• Task
Your answer consists of the lines in the data that contain "automatic". Copy each of them.

• Source records
## src/rtl/txq_pkg.sv

```systemverilog
package txq_pkg;
  function automatic int unsigned cnt_w(input int unsigned depth);
    return $clog2(depth + 1);
  endfunction
endpackage

```

## src/rtl/txq_store.sv

```systemverilog
module txq_store #(
  parameter int unsigned DEPTH = 128,
  parameter int unsigned DW    = 8
) (
  input  logic          clk_i,
  input  logic          rst_ni,
  input  logic          flush_i,
  input  logic          push_i,
  input  logic          pop_i,
  input  logic [DW-1:0] wdata_i,
  output logic [DW-1:0] rdata_o
);
  localparam int unsigned AW = (DEPTH > 1) ? $clog2(DEPTH) : 1;
  localparam logic [AW-1:0] LAST = AW'(DEPTH - 1);

  logic [DW-1:0] mem_q [DEPTH];
  logic [AW-1:0] wr_ptr_q, rd_ptr_q;

  function automatic logic [AW-1:0] bump(input logic [AW-1:0] p);
    return (p == LAST) ? '0 : p + 1'b1;
  endfunction

  always_ff @(posedge clk_i or negedge rst_ni) begin
    if (!rst_ni) begin
      wr_ptr_q <= '0;
      rd_ptr_q <= '0;
    end else if (flush_i) begin
      wr_ptr_q <= '0;
      rd_ptr_q <= '0;
    end else begin
      if (push_i) wr_ptr_q <= bump(wr_ptr_q);
      if (pop_i)  rd_ptr_q <= bump(rd_ptr_q);
    end
  end

  always_ff @(posedge clk_i) begin
    if (push_i) mem_q[wr_ptr_q] <= wdata_i;
  end

  assign rdata_o = mem_q[rd_ptr_q];
endmodule

```

## src/rtl/txq_level.sv

```systemverilog
module txq_level #(
  parameter int unsigned DEPTH = 128,
  parameter int unsigned CW    = 8
) (
  input  logic          clk_i,
  input  logic          rst_ni,
  input  logic          flush_i,
  input  logic          wr_i,
  input  logic          pop_req_i,
  input  logic [CW-1:0] cap_i,
  output logic          push_o,
  output logic          pop_o,
  output logic [CW-1:0] level_o,
  output logic [CW-1:0] level_next_o
);
  logic [CW-1:0] level_q;

  // writes at capacity are refused even with a pop in the same cycle
  assign push_o = wr_i && !flush_i && (level_q < cap_i);
  assign pop_o  = pop_req_i && !flush_i && (level_q != '0);

  always_comb begin
    level_next_o = level_q;
    if (flush_i)               level_next_o = '0;
    else if (push_o && !pop_o) level_next_o = level_q + 1'b1;
    else if (pop_o && !push_o) level_next_o = level_q - 1'b1;
  end

  always_ff @(posedge clk_i or negedge rst_ni) begin
    if (!rst_ni) level_q <= '0;
    else         level_q <= level_next_o;
  end

  assign level_o = level_q;

  a_r3_no_overflow: assert property (@(posedge clk_i) disable iff (!rst_ni)
    level_q <= CW'(DEPTH));

  a_r2_level_step: assert property (@(posedge clk_i) disable iff (!rst_ni)
    !flush_i |=> (level_q == $past(level_q)) || (level_q == $past(level_q) + 1'b1)
                 || (level_q + 1'b1 == $past(level_q)));

  a_r11_pop_empty: assert property (@(posedge clk_i) disable iff (!rst_ni)
    (pop_req_i && !wr_i && level_q == '0) |=> level_q == '0);

  a_r10_flush: assert property (@(posedge clk_i) disable iff (!rst_ni)
    flush_i |=> level_q == '0);
endmodule

```

## src/rtl/txq_irq.sv

```systemverilog
module txq_irq #(
  parameter int unsigned CW = 8
) (
  input  logic          clk_i,
  input  logic          rst_ni,
  input  logic          push_i,
  input  logic          pop_i,
  input  logic [CW-1:0] level_i,
  input  logic [CW-1:0] level_next_i,
  input  logic [CW-1:0] trig_i,
  input  logic          ack_i,
  input  logic          en_i,
  output logic          irq_o
);
  logic pend_q, set_evt, clr_evt;

  assign set_evt = pop_i && !push_i &&
                   (((level_i >= trig_i) && (level_next_i < trig_i)) || (level_next_i == '0));
  assign clr_evt = (push_i && (level_next_i >= trig_i)) || ack_i;

  always_ff @(posedge clk_i or negedge rst_ni) begin
    if (!rst_ni)      pend_q <= 1'b0;
    else if (set_evt) pend_q <= 1'b1;
    else if (clr_evt) pend_q <= 1'b0;
  end

  assign irq_o = pend_q && en_i;

  a_r8_irq_mask: assert property (@(posedge clk_i) disable iff (!rst_ni)
    !en_i |-> !irq_o);

  a_r9_ack_clears: assert property (@(posedge clk_i) disable iff (!rst_ni)
    (ack_i && !set_evt) |=> !pend_q);

  a_r7_empty_sets: assert property (@(posedge clk_i) disable iff (!rst_ni)
    (pop_i && !push_i && level_i == CW'(1)) |=> pend_q);
endmodule

```

## src/rtl/tx_hold_queue.sv

```systemverilog
module tx_hold_queue
  import txq_pkg::*;
#(
  parameter int unsigned DEPTH = 128,
  parameter int unsigned DW    = 8
) (
  input  logic                       clk_i,
  input  logic                       rst_ni,
  input  logic                       wr_en_i,
  input  logic [DW-1:0]              wr_data_i,
  input  logic                       pop_i,
  input  logic                       shift_busy_i,
  input  logic [cnt_w(DEPTH)-1:0]    trig_lvl_i,
  input  logic                       fifo_en_i,
  input  logic                       irq_en_i,
  input  logic                       irq_ack_i,
  output logic [DW-1:0]              rd_data_o,
  output logic [cnt_w(DEPTH)-1:0]    level_o,
  output logic                       thr_empty_o,
  output logic                       tx_empty_o,
  output logic                       irq_o
);
  localparam int unsigned CW = cnt_w(DEPTH);

  logic          mode_q, flush;
  logic          push, pop;
  logic [CW-1:0] cap, eff_trig, level, level_next;

  always_ff @(posedge clk_i or negedge rst_ni) begin
    if (!rst_ni) mode_q <= 1'b0;
    else         mode_q <= fifo_en_i;
  end

  assign flush    = fifo_en_i != mode_q;
  assign cap      = fifo_en_i ? CW'(DEPTH) : CW'(1);
  assign eff_trig = fifo_en_i ? trig_lvl_i : CW'(1);

  txq_level #(.DEPTH(DEPTH), .CW(CW)) u_level (
    .clk_i, .rst_ni,
    .flush_i      (flush),
    .wr_i         (wr_en_i),
    .pop_req_i    (pop_i),
    .cap_i        (cap),
    .push_o       (push),
    .pop_o        (pop),
    .level_o      (level),
    .level_next_o (level_next)
  );

  txq_store #(.DEPTH(DEPTH), .DW(DW)) u_store (
    .clk_i, .rst_ni,
    .flush_i (flush),
    .push_i  (push),
    .pop_i   (pop),
    .wdata_i (wr_data_i),
    .rdata_o (rd_data_o)
  );

  txq_irq #(.CW(CW)) u_irq (
    .clk_i, .rst_ni,
    .push_i       (push),
    .pop_i        (pop),
    .level_i      (level),
    .level_next_i (level_next),
    .trig_i       (eff_trig),
    .ack_i        (irq_ack_i),
    .en_i         (irq_en_i),
    .irq_o        (irq_o)
  );

  assign level_o     = level;
  assign thr_empty_o = level == '0;
  assign tx_empty_o  = thr_empty_o && !shift_busy_i;

  a_r6_single_cap: assert property (@(posedge clk_i) disable iff (!rst_ni)
    !mode_q |-> level <= CW'(1));

  a_r5_tx_empty: assert property (@(posedge clk_i) disable iff (!rst_ni)
    tx_empty_o |-> (thr_empty_o && !shift_busy_i));
endmodule

```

• Response area
  function automatic int unsigned cnt_w(input int unsigned depth);
  function automatic logic [AW-1:0] bump(input logic [AW-1:0] p);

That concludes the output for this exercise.